What to work on. Please restate exactly what appears in the records below from the first line to the line where "This design comes" is, that line included.

Information given.
============================================================

What follows belongs to an exercise in optimizing a design on an open flow for small area and few clock cycles; a production flow would make more cautious choices. The RTL was checked by simulation tests, not by an equivalence proof against the original design. No activity file was given, so power comes from the tool's default toggle rates.

[flow/config.mk]
export PLATFORM = sky130hd
export DESIGN_NAME = ft_core
export DESIGN_NICKNAME = ft_core
export VERILOG_FILES = /design/flow/design.v
export SDC_FILE = /design/flow/constraint.sdc
export NUM_CORES = 4
export LEC_CHECK = 0
export CAP_MARGIN = 20
export CORE_MARGIN = 2
export CORE_UTILIZATION = 40
export SLEW_MARGIN = 20
[flow/constraint.sdc]
create_clock -name core_clock -period 10.0 [get_ports {clk}]
set_input_delay 2.0000 -clock core_clock [delete_from_list [all_inputs] [get_ports {clk}]]
set_output_delay 2.0000 -clock core_clock [all_outputs]
set_load 0.01 [all_outputs]
This design comes from an exercise in tuning for small area on the open sky130 flow, not from production work.
Function was checked by simulation only, so behaviour that the tests miss may differ from the original.
Power is estimated from default activity; no workload was simulated.

Setup of north:
## vsc
module vsc (
    input  wire        clk,
    input  wire        rst,             
    input  wire        host_wr,
    input  wire [3:0]  host_addr,       
    input  wire [31:0] host_wdata,
    output reg  [31:0] host_rdata,
    output wire        busy,
    output wire        bus_req,
    output reg  [2:0]  bus_op,          
    output wire [6:0]  bus_addr,
    output wire        bus_dir,         
    output wire [7:0]  bus_wdata,
    output wire        bus_nack,        
    input  wire        bus_rsp_valid,
    input  wire        bus_rsp_fail,    
    input  wire [7:0]  bus_rsp_data     
);
Size in the first run: about 830 cells after synthesis, about 100 I/O pins, roughly 7600 µm² of cells after synthesis.
clock: 25.0 ns
lec_check: 0
cap_margin: 20
core_margin: 2
core_utilization: 40
slew_margin: 20
standard.sh (not shown) runs the stock make flow with config.mk's settings and CLKGATE_MAP_FILE= SYNTH_SCRIPT=/design/flow/synth_recipe.tcl, a recipe that flattens the netlist after the stock synthesis.
==> flow/flow/run.sh <==
#!/bin/bash
# Own layout flow: the standard ORFS flow (standard.sh) with these changes to how the
# layout is made:
#  - synthesis is the standard flow's (synth_recipe.tcl, unchanged), except that extract_fa is skipped and
#    Yosys's abc maps the combinational logic with flow/area.abc (area-oriented) instead of
#    ORFS's script (see flow/abc_hook.tcl); the registers are the standard synthesis's;
#  - port buffers use the smallest buffer cell (buf_1) instead of buffer_ports' default pick;
#  - CTS builds the clock tree from clkbuf_8 cells and inserts no dummy loads.
# make's full output goes to standard.log in this folder; each ORFS step also keeps its own
# log under orfs/logs/.
set -euo pipefail
export BUFFER_PORTS_ARGS="-buffer_cell sky130_fd_sc_hd__buf_1"
export CTS_ARGS="-sink_clustering_enable -repair_clock_nets -dont_use_dummy_load -buf_list sky130_fd_sc_hd__clkbuf_8"
export OWN_ABC_SCRIPT="$PWD/flow/area.abc"
cat flow/abc_hook.tcl synth_recipe.tcl > own_synth.tcl
sed 's#/synth_recipe\.tcl#/own_synth.tcl#g' standard.sh > own_standard.sh
grep -q own_synth.tcl own_standard.sh
bash own_standard.sh > standard.log 2>&1
==> flow/flow/abc_hook.tcl <==
# Two changes to how the standard flow's synthesis (synth_recipe.tcl, otherwise unchanged) maps the
# combinational logic; neither touches the registers, which dfflibmap has already mapped:
#  - extract_fa is skipped, so adders are left as plain gates for abc instead of being
#    mapped to fa/ha cells;
#  - abc runs with this flow's own script (flow/area.abc, an area-oriented mapping) in
#    place of the one ORFS picks.
proc extract_fa {args} {}
proc abc {args} {
  set i [lsearch -exact $args -script]
  if {$i >= 0} { lset args [expr {$i + 1}] $::env(OWN_ABC_SCRIPT) }
  yosys abc {*}$args
}
==> flow/flow/area.abc <==
strash
dch
amap
Modified inputs, south compared to north
diff --git a/flow/design.v b/flow/design.v
--- a/flow/design.v
+++ b/flow/design.v
@@ -43,15 +43,15 @@
     reg [2:0]  st_code;
     reg [31:0] res;
     reg        res_ok;         
     reg [7:0]  cfg;
     reg [3:0]  st;
     reg        wt;             
     reg [2:0]  op;             
-    reg [1:0]  err;            
+    reg [2:0]  pcode;          
     reg [2:0]  sub;
     reg [1:0]  grp;
     reg [7:0]  byt;            
     reg [4:0]  ph;
     reg [4:0]  kreg;
     reg        tc;             
     reg        ok, nz;
@@ -166,21 +166,14 @@
     wire psub = (grp == 2'd2);
     wire pa   = (grp == 2'd0) ? 1'b0 : p0;
     wire pbb  = tap ^ psub;
     wire cpi  = ph0 ? psub : cp;
     wire sump = pa ^ pbb ^ cpi;
     wire cpo  = (pa & pbb) | (pa & cpi) | (pbb & cpi);
     wire commit = tc && ok;
-    wire [2:0] k3 = cfg[6:4];
-    wire       unmapped = is_lux && (k3 > 3'd5) && (err == 2'd0);    
-    wire [2:0] fcode = (op == 3'd0)   ? 3'd5 :
-                       (err == 2'd1)  ? 3'd1 :
-                       (err == 2'd2)  ? 3'd2 :
-                       (err == 2'd3)  ? 3'd4 :
-                       unmapped       ? 3'd3 : 3'd0;
     reg ws_in, l_in, p_in;
     always @(*) begin
         ws_in = ws0;
         l_in  = l0;
         p_in  = p0;
         if (act) begin
             case (st)
@@ -203,19 +196,20 @@
                     if (commit) begin ws_in = sumw; l_in = suml; end
                 end
                 S_COPYP: ws_in = p0;
                 S_COPYL: begin ws_in = l0; l_in = 1'b0; end
                 S_HORN:  l_in = suml;
                 S_EINIT: ws_in = !nz && (ok || ph31);
                 S_SHIFT: ws_in = tap;
-                S_CLR:   ws_in = unmapped;
+                S_CLR:   ws_in = (pcode == 3'd3);
                 default: ;
             endcase
         end
     end
+    wire [2:0] k3 = cfg[6:4];
     always @(posedge clk) begin
         ph   <= ph + 5'd1;
         ws   <= {ws_in, ws[31:1]};
         lr   <= {l_in, lr[31:1]};
         pr   <= {p_in, pr[31:1]};
         prev <= ws0;
         cw   <= cwo;
@@ -254,15 +248,15 @@
         end else begin
             if (cmd_wr)                  
                 st_ovr <= st_busy;
             if (wt && ph31) wt <= 1'b0;
             case (st)
                 S_IDLE: if (accept) begin
                     op      <= w_illegal ? 3'd0 : w_op[2:0];
-                    err     <= 2'd0;
+                    pcode   <= w_illegal ? 3'd5 : (w_op == 4'd5 && cfg[6:4] > 3'd5) ? 3'd3 : 3'd0;
                     byt     <= w_arg | ((w_op == 4'd6) ? (cfg | 8'h04) : 8'h00);
                     sub     <= 3'd0;
                     grp     <= 2'd0;
                     st_busy <= 1'b1;
                     st_done <= 1'b0;
                     wt      <= 1'b1;
                     st      <= w_illegal ? S_CLR : S_REQ;
@@ -273,50 +267,50 @@
                         st <= S_ABORT;
                     end else if (bus_op == B_READ) begin
                         byt <= bus_rsp_data;
                         sub <= sub + 3'd1;
                         st  <= S_GATH;
                     end else if (step_last) begin
                         if (is_rdch)                 st <= S_SHIFT;
-                        else if (err != 2'd0 || unmapped) st <= S_CLR;
+                        else if (pcode != 3'd0)      st <= S_CLR;
                         else if (is_lux)             st <= S_HORN;
                         else if (is_cct)             st <= S_COPYL;
                         else                         st <= S_CLR;
                     end else if (bus_op == B_STOP) begin
                         sub <= 3'd0;
                         grp <= grp + 2'd1;
                     end else begin
                         sub <= sub + 3'd1;
                     end
                 end
                 S_ABORT: if (bus_rsp_valid) begin
-                    err   <= 2'd1;
+                    pcode <= 3'd1;
                     wt    <= 1'b1;
                     st    <= S_CLR;
                 end
                 S_FIN: if (ph0) begin
                     res     <= ws;
                     res_ok  <= 1'b1;
-                    st_code <= fcode;
-                    if (is_cfgw && err == 2'd0) cfg <= byt;
+                    st_code <= pcode;
+                    if (is_cfgw && pcode == 3'd0) cfg <= byt;
                     st_busy <= 1'b0;
                     st_done <= 1'b1;
                     st      <= S_IDLE;
                 end
                 default: if (pend) begin
                     case (st)
                         S_GATH: st <= (ghi && is_cct) ? S_PADD : S_REQ;
                         S_PADD: begin
                             st <= S_REQ;
                             if (grp == 2'd1) begin
                                 if (nz) st <= ws0 ? S_LSTEP : S_NORM;   
-                                else    err <= 2'd2;
-                            end else if (grp == 2'd2 && err == 2'd0) begin
+                                else    pcode <= 3'd2;
+                            end else if (grp == 2'd2 && pcode == 3'd0) begin
                                 if (nz && !sump) st <= S_COPYP;
-                                else             err <= 2'd3;
+                                else             pcode <= 3'd4;
                             end
                         end
                         S_COPYP: st <= S_NORM;
                         S_NORM:  if (prev) st <= S_LSTEP;
                         S_LSTEP: if (tc && kreg == 5'd24) st <= S_REQ;
                         S_COPYL: st <= is_lux ? S_FIN : S_HORN;
                         S_HORN:  if (kreg == (is_lux ? {1'b0, 4'd10 + {1'b0, k3}} : 5'd30)) st <= is_lux ? S_COPYL : S_EINIT;
## What came out
Transition time at the pin with the least slew margin delta for south relative to north: 0.19 ns higher. Worst setup slack before clock tree synthesis down 0.016 ns in south wrt north. Met2 usage: south and north compared, lower one is south. The wire length of south and that of north are within noise of each other. north has a lower number of synthesized flops with an enable pin than south. Summary: with north as the reference, placed cell count in south moved up slightly. Between south and north, the sequential share of layout area figures differ only marginally. north has a higher arrival time reported for the critical path endpoint than south. Compared with north, in south global placement routability congestion rose 0.053; die area rose 0.72%; setup slack rose 0.023 ns; power fell about 3.5%. | area overhead of the layout relative to synthesis | north vs south | ≈ equal |. south finished every stage and its layout cleared the timing, DRC and antenna checks.

==> what the ideal ports hide <==
Ports are ideal in the flow. The routed layouts listed here were re-timed in OpenROAD.
Step 1 sets driving cells, clkbuf_16 on the clock port and buf_2 on the other inputs (assumed; they add their load-dependent delay and slew).
Step 2 also shifts input and output timing later by t, the mid clock arrival at the registers, as if the neighbouring blocks saw the same clock.
Three values: no drivers, after step 1, after step 2; two values: the first two.
run	t (ns)	slack for setup (ns)	clock arrival spread, ns
north	0.492	13.146 / 13.119 / 13.119	0.049 / 0.048
south	0.488	13.169 / 13.147 / 13.147	0.055 / 0.055
After both steps setup and hold are still met in every run listed. For north, which loses most, drivers alone change the setup slack by -0.027 ns; drivers and shift together by -0.027 ns.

============================================================

Result for this task.
What follows belongs to an exercise in optimizing a design on an open flow for small area and few clock cycles; a production flow would make more cautious choices. The RTL was checked by simulation tests, not by an equivalence proof against the original design. No activity file was given, so power comes from the tool's default toggle rates.

[flow/config.mk]
export PLATFORM = sky130hd
export DESIGN_NAME = ft_core
export DESIGN_NICKNAME = ft_core
export VERILOG_FILES = /design/flow/design.v
export SDC_FILE = /design/flow/constraint.sdc
export NUM_CORES = 4
export LEC_CHECK = 0
export CAP_MARGIN = 20
export CORE_MARGIN = 2
export CORE_UTILIZATION = 40
export SLEW_MARGIN = 20
[flow/constraint.sdc]
create_clock -name core_clock -period 10.0 [get_ports {clk}]
set_input_delay 2.0000 -clock core_clock [delete_from_list [all_inputs] [get_ports {clk}]]
set_output_delay 2.0000 -clock core_clock [all_outputs]
set_load 0.01 [all_outputs]
This design comes from an exercise in tuning for small area on the open sky130 flow, not from production work.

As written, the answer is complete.